Blu-ray Review: Claire Denis' BEAU TRAVAIL Is A Last, Best Dance
The new 4K restoration is touring cinemas and digital platforms now, but you want this in your collection.
The first time I saw Claire Denis' Beau Travail -- at a Cinematheque Ontario screening, which must have been long enough ago that it was before the TIFF Bell Lightbox -- I was convinced throughout, and for quite a while afterwards, that I hated it. Languid, intense, dependent more on movement and musculature than the featherweight rubric of its plot, Beau Travail doesn't so much reward a close reading as outright deny the need for such. Naturally, within a night (or a dream) of its final moments, I realized it was one of the best films I'd ever seen.

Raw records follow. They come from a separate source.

$ cat src/verilog/of_switch_pkg.sv
package of_switch_pkg;

   // Datapath widths
   localparam int data_width = 64;
   localparam int ctrl_width = 8;
   localparam int num_ports  = 4;

   // Control value of a header word
   localparam logic [ctrl_width-1:0] ctrl_hdr = '1;

   // Header field positions
   localparam int flow_tag_lsb   = 0;
   localparam int flow_tag_width = 4;
   localparam int src_port_lsb   = 16;
   localparam int out_mask_lsb   = 24;

   localparam int table_depth      = 16;
   localparam int queue_depth      = 16;
   localparam int queue_addr_width = $clog2(queue_depth);

   // ------------------------------------------------------------------------
   // APB register map
   // ------------------------------------------------------------------------
   localparam int apb_addr_width  = 8;
   localparam int apb_data_width  = 32;
   localparam int entry_valid_bit = 4;
   localparam logic [apb_addr_width-1:0] entry_last_addr = 8'h3c;
   localparam logic [apb_addr_width-1:0] hit_count_addr  = 8'h40;
   localparam logic [apb_addr_width-1:0] miss_count_addr = 8'h44;

   typedef logic [data_width-1:0]        word_t;
   typedef logic [ctrl_width-1:0]        ctrl_t;
   typedef logic [$clog2(num_ports)-1:0] port_idx_t;
   typedef logic [num_ports-1:0]         port_mask_t;
   typedef logic [flow_tag_width-1:0]    flow_tag_t;

endpackage
[src/verilog/of_switch_pkg.sv]
package of_switch_pkg;

   // Datapath widths
   localparam int data_width = 64;
   localparam int ctrl_width = 8;
   localparam int num_ports  = 4;

   // Control value of a header word
   localparam logic [ctrl_width-1:0] ctrl_hdr = '1;

   // Header field positions
   localparam int flow_tag_lsb   = 0;
   localparam int flow_tag_width = 4;
   localparam int src_port_lsb   = 16;
   localparam int out_mask_lsb   = 24;

   localparam int table_depth      = 16;
   localparam int queue_depth      = 16;
   localparam int queue_addr_width = $clog2(queue_depth);

   // ------------------------------------------------------------------------
   // APB register map
   // ------------------------------------------------------------------------
   localparam int apb_addr_width  = 8;
   localparam int apb_data_width  = 32;
   localparam int entry_valid_bit = 4;
   localparam logic [apb_addr_width-1:0] entry_last_addr = 8'h3c;
   localparam logic [apb_addr_width-1:0] hit_count_addr  = 8'h40;
   localparam logic [apb_addr_width-1:0] miss_count_addr = 8'h44;

   typedef logic [data_width-1:0]        word_t;
   typedef logic [ctrl_width-1:0]        ctrl_t;
   typedef logic [$clog2(num_ports)-1:0] port_idx_t;
   typedef logic [num_ports-1:0]         port_mask_t;
   typedef logic [flow_tag_width-1:0]    flow_tag_t;

endpackage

The story, such as it is, dwells on a battle of wills between three men in the French Foreign Legion, that ancient colonizing force, here stationed in East Africa. Galoup is the prideful sergeant; Sentain is the upstart hero; Forestier is the fatherly commander. The reason for Galoup's instantaneous dislike of Sentain is not dwelled upon, though one will make what one wishes of the overwrought homoeroticism throughout. (I certainly did, the first time; watching Beau Travail again for this review, however, I found that "solution" more than a little bit facile and irrelevant.)
The films jots back and forth indiscriminately between a "present day" where Galoup has been cashiered out of the service, and the events in Djibouti that lead to his disgrace. Denis' study, however, has far less to do with the undemanding drama of these men's lives and more with how they move, behave, and push off one another, resembling more and more natural forces of the earth than men.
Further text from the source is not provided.